I received a Depression and Generalised Anxiety Disorder diagnosis and sought treatment in my mid-20s. I began antidepressants and started seeing a therapist. I liked my psychologist at the time, but I had a constant sense that she didn’t ‘get’ me. I knew she meant well but I hated to disappoint anyone, so I stuck with her for years, fully immersed in a Cognitive Behavioural Therapy (CBT) approach. I had good days, but most days felt close to breaking point and frustrated that treatment wasn’t working for me. I didn’t know any different. I found CBT a rational approach, and I understood it, but it simply didn’t do anything for my symptoms. Anxiety was my constant bedfellow, and I felt it in every inch of me – living with constant physical symptoms, tension and pain.
Life moved on and since that time, I moved and cycled through two more psychologists. It was the same story. More talking therapy (predominately CBT and Acceptance and Commitment Therapy) and little to show for it. I was putting in the work but regularly felt I was taking one step forward and two steps back. My anxiety was chronic, paired with regular depressive episodes. I went off my medication for a few years, thinking it wasn’t working, but after some stressful life events and a major depressive episode, I went back on antidepressants and have never looked back.

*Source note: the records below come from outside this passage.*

[src/rtl/vgm_wb_master_protocol_monitor.sv]
// Passive Wishbone classic-cycle master protocol monitor.
// Tracks each request from strobe to termination and reports address/control
// stability, strobe retention, termination legality and response timeout.
// Optional build macro: VGM_WB_MON_ASSERT_EN adds one SVA assertion per flag.
// Ports:
//   CLK_I, RST_N_I        : clock (rising edge), asynchronous active-low reset
//   CYC_O..SEL_O          : observed master outputs
//   ACK_I, ERR_I, RTY_I   : observed slave terminations
//   clr_i                 : synchronous clear of flags and counters
//   busy_o                : request pending
//   err_flags_o           : sticky violation flags (see vgm_wb_mon_pkg indices)
//   err_pulse_o           : one-cycle pulse after any violation cycle
//   txn_cnt_o, err_cnt_o  : saturating completion / violation-cycle counters
module vgm_wb_master_protocol_monitor
  import vgm_wb_mon_pkg::*;
#(
  parameter int ADR_W   = 32,
  parameter int DAT_W   = 32,
  localparam int SEL_W  = DAT_W / 8,
  parameter int TIMEOUT = 16,
  parameter int TMR_W   = 8,
  parameter int CNT_W   = 16
) (
  input  logic                  CLK_I,
  input  logic                  RST_N_I,
  input  logic                  CYC_O,
  input  logic                  STB_O,
  input  logic                  WE_O,
  input  logic [ADR_W-1:0]      ADR_O,
  input  logic [DAT_W-1:0]      DAT_O,
  input  logic [SEL_W-1:0]      SEL_O,
  input  logic                  ACK_I,
  input  logic                  ERR_I,
  input  logic                  RTY_I,
  input  logic                  clr_i,
  output logic                  busy_o,
  output logic [NUM_CHECKS-1:0] err_flags_o,
  output logic                  err_pulse_o,
  output logic [CNT_W-1:0]      txn_cnt_o,
  output logic [CNT_W-1:0]      err_cnt_o
);

  // Timer value in the last WAIT cycle before the timeout fires.
  localparam logic [TMR_W-1:0] TMR_LAST = TMR_W'(TIMEOUT - 1);

  mon_state_e            state_reg, state_next;
  logic [TMR_W-1:0]      timer_reg, timer_next;
  logic [ADR_W-1:0]      adr_reg;
  logic [DAT_W-1:0]      dat_reg;
  logic [SEL_W-1:0]      sel_reg;
  logic                  we_reg;
  logic [NUM_CHECKS-1:0] flags_reg;
  logic                  pulse_reg;

  logic                  req;
  logic                  term;
  logic                  hold_diff;
  logic                  capture_en;
  logic                  complete;
  logic                  any_viol;
  logic [NUM_CHECKS-1:0] viol;

  assign req  = CYC_O & STB_O;
  assign term = ACK_I | ERR_I | RTY_I;

  // Write data only has to stay stable on writes.
  assign hold_diff = (ADR_O != adr_reg) | (WE_O != we_reg) | (SEL_O != sel_reg) |
                     (we_reg & (DAT_O != dat_reg));

  always_comb begin
    state_next = state_reg;
    timer_next = timer_reg;
    capture_en = 1'b0;
    complete   = 1'b0;
    viol       = '0;

    // State-independent checks.
    viol[STB_NO_CYC_IDX] = STB_O & ~CYC_O;
    viol[MULTI_TERM_IDX] = multi_term(ACK_I, ERR_I, RTY_I);
    viol[TERM_IDLE_IDX]  = term & ~req;

    unique case (state_reg)
      IDLE: begin
        if (req) begin
          if (term) begin
            complete = 1'b1;
          end else begin
            capture_en = 1'b1;
            timer_next = TMR_W'(1);
            state_next = WAIT;
          end
        end
      end

      WAIT: begin
        // Stability is judged before the termination decision, so a change on
        // the terminating cycle itself is still caught.
        viol[HOLD_IDX] = req & hold_diff;
        if (req && term) begin
          complete   = 1'b1;
          state_next = IDLE;
        end else if (!req) begin
          viol[STB_DROP_IDX] = ~term;
          state_next         = IDLE;
        end else if (timer_reg == TMR_LAST) begin
          viol[TIMEOUT_IDX] = 1'b1;
          timer_next        = timer_reg + TMR_W'(1);
          state_next        = TOUT;
        end else begin
          timer_next = timer_reg + TMR_W'(1);
        end
      end

      TOUT: begin
        // Timer frozen; a later drop is not reported again.
        viol[HOLD_IDX] = req & hold_diff;
        if (req && term) begin
          complete   = 1'b1;
          state_next = IDLE;
        end else if (!req) begin
          state_next = IDLE;
        end
      end

      default: begin
        state_next = IDLE;
      end
    endcase
  end

  assign any_viol = |viol;

  always_ff @(posedge CLK_I or negedge RST_N_I) begin
    if (!RST_N_I) begin
      state_reg <= IDLE;
      timer_reg <= '0;
      adr_reg   <= '0;
      dat_reg   <= '0;
      sel_reg   <= '0;
      we_reg    <= 1'b0;
    end else begin
      state_reg <= state_next;
      timer_reg <= timer_next;
      if (capture_en) begin
        adr_reg <= ADR_O;
        dat_reg <= DAT_O;
        sel_reg <= SEL_O;
        we_reg  <= WE_O;
      end
    end
  end

  // A clear coinciding with new violations keeps only the new ones.
  always_ff @(posedge CLK_I or negedge RST_N_I) begin
    if (!RST_N_I) begin
      flags_reg <= '0;
      pulse_reg <= 1'b0;
    end else begin
      flags_reg <= clr_i ? viol : (flags_reg | viol);
      pulse_reg <= any_viol;
    end
  end

  vgm_wb_mon_sat_counter #(.WIDTH(CNT_W)) u_txn_cnt (
    .clk      (CLK_I),
    .rst_n    (RST_N_I),
    .inc      (complete),
    .clr      (clr_i),
    .load_one (clr_i & complete),
    .count    (txn_cnt_o)
  );

  vgm_wb_mon_sat_counter #(.WIDTH(CNT_W)) u_err_cnt (
    .clk      (CLK_I),
    .rst_n    (RST_N_I),
    .inc      (any_viol),
    .clr      (clr_i),
    .load_one (clr_i & any_viol),
    .count    (err_cnt_o)
  );

  assign busy_o      = (state_reg != IDLE);
  assign err_flags_o = flags_reg;
  assign err_pulse_o = pulse_reg;

`ifdef VGM_WB_MON_ASSERT_EN
  hold_a: assert property (@(posedge CLK_I) disable iff (!RST_N_I) !viol[HOLD_IDX])
    else $error("HOLD");
  stb_drop_a: assert property (@(posedge CLK_I) disable iff (!RST_N_I) !viol[STB_DROP_IDX])
    else $error("STB_DROP");
  timeout_a: assert property (@(posedge CLK_I) disable iff (!RST_N_I) !viol[TIMEOUT_IDX])
    else $error("TIMEOUT");
  multi_term_a: assert property (@(posedge CLK_I) disable iff (!RST_N_I) !viol[MULTI_TERM_IDX])
    else $error("MULTI_TERM");
  term_idle_a: assert property (@(posedge CLK_I) disable iff (!RST_N_I) !viol[TERM_IDLE_IDX])
    else $error("TERM_IDLE");
  stb_no_cyc_a: assert property (@(posedge CLK_I) disable iff (!RST_N_I) !viol[STB_NO_CYC_IDX])
    else $error("STB_NO_CYC");
`else
`endif

endmodule
`src/rtl/sha256_padder_if.sv`:
```
// sha256_padder_if: byte-stream input and 512-bit block output handshakes of the SHA-256 padder
interface sha256_padder_if;
  logic         in_valid;
  logic         in_ready;
  logic [7:0]   in_data;
  logic         in_last;
  logic         in_empty;
  logic         blk_valid;
  logic         blk_ready;
  logic [511:0] blk_data;
  logic         blk_first;
  logic         blk_last;
  modport master (
    output in_valid, in_data, in_last, in_empty, blk_ready,
    input  in_ready, blk_valid, blk_data, blk_first, blk_last
  );
  modport slave (
    input  in_valid, in_data, in_last, in_empty, blk_ready,
    output in_ready, blk_valid, blk_data, blk_first, blk_last
  );
endinterface

```
`src/rtl/sha256_padder.sv`:
```
// sha256_padder: pads a byte stream per SHA-256 and emits 512-bit blocks; optional len_err via SHA256_PADDER_LENCHK_EN
// blk_data[511] is bit 0 of the core's [0:511] message, so byte i lives at blk_data[511-8i -: 8].
module sha256_padder #(
  parameter int LEN_W = 61
) (
  input logic            clk,
  input logic            reset,
  sha256_padder_if.slave pad_if
`ifdef SHA256_PADDER_LENCHK_EN
  ,
  output logic           len_err
`endif
);
  typedef enum logic [1:0] {FILL, PAD, EMIT, EXTRA} state_t;
  state_t           state_q, state_d;
  logic [511:0]     buf_q, buf_d;
  logic [6:0]       ptr_q, ptr_d;
  logic [LEN_W-1:0] len_q, len_d;
  logic             first_q, first_d;
  logic             final_q, final_d;
  logic             pend_q, pend_d;
  logic             lead80_q, lead80_d;
  logic [63:0]      len_bits;
  logic [511:0]     keep, mark, padded;
  logic             acc, byte_acc;
  assign len_bits = 64'(len_q) << 3;
  assign acc      = pad_if.in_valid & (state_q == FILL);
  assign byte_acc = acc & ~pad_if.in_empty;
  // Bytes below ptr survive padding; the 0x80 marker lands on byte ptr (nowhere when ptr is 64).
  assign keep     = ~({512{1'b1}} >> {ptr_q, 3'b000});
  assign mark     = {8'h80, 504'b0} >> {ptr_q, 3'b000};
  assign padded   = (buf_q & keep) | mark;
  assign pad_if.in_ready  = (state_q == FILL) & ~reset;
  assign pad_if.blk_valid = state_q == EMIT;
  assign pad_if.blk_data  = buf_q;
  assign pad_if.blk_first = first_q;
  assign pad_if.blk_last  = final_q;
  // Next-state logic: byte capture, padding, block hand-off and the owed length-only block.
  always_comb begin
    state_d  = state_q;
    buf_d    = buf_q;
    ptr_d    = ptr_q;
    len_d    = len_q;
    first_d  = first_q;
    final_d  = final_q;
    pend_d   = pend_q;
    lead80_d = lead80_q;
    case (state_q)
      FILL: begin
        if (byte_acc) begin
          buf_d[{~ptr_q[5:0], 3'b000} +: 8] = pad_if.in_data;
          ptr_d = ptr_q + 7'd1;
          len_d = len_q + 1'b1;
        end
        if (acc & pad_if.in_last) begin
          state_d = PAD;
        end else if (byte_acc & (ptr_q == 7'd63)) begin
          state_d = EMIT;
          final_d = 1'b0;
        end
      end
      PAD: begin
        buf_d    = ptr_q <= 7'd55 ? {padded[511:64], len_bits} : padded;
        final_d  = ptr_q <= 7'd55;
        pend_d   = ptr_q > 7'd55;
        lead80_d = ptr_q == 7'd64;
        state_d  = EMIT;
      end
      EMIT: begin
        if (pad_if.blk_ready) begin
          first_d = 1'b0;
          ptr_d   = '0;
          state_d = pend_q ? EXTRA : FILL;
          if (!pend_q && final_q) begin
            len_d   = '0;
            first_d = 1'b1;
          end
        end
      end
      EXTRA: begin
        buf_d   = {lead80_q ? 8'h80 : 8'h00, 440'b0, len_bits};
        pend_d  = 1'b0;
        final_d = 1'b1;
        state_d = EMIT;
      end
    endcase
  end
  // State and datapath registers; reset drops any partial message and owed blocks.
  always_ff @(posedge clk or posedge reset) begin
    if (reset) begin
      state_q  <= FILL;
      buf_q    <= '0;
      ptr_q    <= '0;
      len_q    <= '0;
      first_q  <= 1'b1;
      final_q  <= 1'b0;
      pend_q   <= 1'b0;
      lead80_q <= 1'b0;
    end else begin
      state_q  <= state_d;
      buf_q    <= buf_d;
      ptr_q    <= ptr_d;
      len_q    <= len_d;
      first_q  <= first_d;
      final_q  <= final_d;
      pend_q   <= pend_d;
      lead80_q <= lead80_d;
    end
  end
`ifdef SHA256_PADDER_LENCHK_EN
  logic len_err_q;
  assign len_err = len_err_q;
  // Sticky overflow flag: raised when a byte arrives with the counter saturated, dropped with the final block.
  always_ff @(posedge clk or posedge reset) begin
    if (reset) len_err_q <= 1'b0;
    else if (byte_acc && (&len_q)) len_err_q <= 1'b1;
    else if (pad_if.blk_valid && pad_if.blk_ready && final_q) len_err_q <= 1'b0;
  end
`endif
endmodule

```
`src/flat_wrapper.sv`:
```
// flat-port wrapper written by rule: the top's interface ports become plain ports
module sha256_padder_flat 
#(
  parameter int LEN_W = 61
)
  (clk, reset, pad_if_in_valid, pad_if_in_data, pad_if_in_last, pad_if_in_empty, pad_if_blk_ready, pad_if_in_ready, pad_if_blk_valid, pad_if_blk_data, pad_if_blk_first, pad_if_blk_last);
  sha256_padder_if pad_if_i ();
  input logic clk;
  input logic reset;
  input wire logic [$bits(pad_if_i.in_valid)-1:0] pad_if_in_valid;
  input wire logic [$bits(pad_if_i.in_data)-1:0] pad_if_in_data;
  input wire logic [$bits(pad_if_i.in_last)-1:0] pad_if_in_last;
  input wire logic [$bits(pad_if_i.in_empty)-1:0] pad_if_in_empty;
  input wire logic [$bits(pad_if_i.blk_ready)-1:0] pad_if_blk_ready;
  output wire logic [$bits(pad_if_i.in_ready)-1:0] pad_if_in_ready;
  output wire logic [$bits(pad_if_i.blk_valid)-1:0] pad_if_blk_valid;
  output wire logic [$bits(pad_if_i.blk_data)-1:0] pad_if_blk_data;
  output wire logic [$bits(pad_if_i.blk_first)-1:0] pad_if_blk_first;
  output wire logic [$bits(pad_if_i.blk_last)-1:0] pad_if_blk_last;
  assign pad_if_i.in_valid = pad_if_in_valid;
  assign pad_if_i.in_data = pad_if_in_data;
  assign pad_if_i.in_last = pad_if_in_last;
  assign pad_if_i.in_empty = pad_if_in_empty;
  assign pad_if_i.blk_ready = pad_if_blk_ready;
  assign pad_if_in_ready = pad_if_i.in_ready;
  assign pad_if_blk_valid = pad_if_i.blk_valid;
  assign pad_if_blk_data = pad_if_i.blk_data;
  assign pad_if_blk_first = pad_if_i.blk_first;
  assign pad_if_blk_last = pad_if_i.blk_last;
  sha256_padder #(.LEN_W(LEN_W)) u_core (.clk(clk), .reset(reset), .pad_if(pad_if_i));
endmodule
```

It wasn’t until two years ago that I found the right therapist for me – more than 10 years after I started seeking treatment for my mental health and trauma.
Amid the pandemic, psychologists were harder to come by than ever, so I started seeing someone via telehealth. She has absolutely been the right fit for me. From the first session, she asked what I wanted, and how I wanted our sessions to go. She genuinely listened. We began with Schema Therapy, which felt far more helpful to me than CBT. It ultimately helped me be kinder to myself – to understand the survival tactics I have used for decades – and to begin to find peace. My therapist made a concerted effort to speak “my” language and meet me halfway. Her sessions were truly strengths-based and trauma-informed. I finally felt understood by a therapist.
The past is in the past, but I do wish I had “shopped around” for the right therapist sooner.
It gave me the headspace to try new things, like meditation, for my anxiety. (I’m not “good” at it, but I finally realised and accepted that was totally okay.) The rigid expectations I had for myself were starting to soften. Five to ten minutes of meditation a day really does make a difference (the science backs it!), even if my mind sometimes wanders. This, paired with talking therapy, physical activity, and acupuncture, meant I started to find that peace I so desperately desired.
Ready to face some of my childhood experiences and feeling that my progress had plateaued, a few months ago, my therapist suggested we supplement talking therapy with Eye Movement Desensitisation and Reprocessing (EMDR). I was initially apprehensive, it sounded risky. However, it didn’t take much searching to realise it may be worth a shot – there is some solid evidence, and many people find success working through trauma this way.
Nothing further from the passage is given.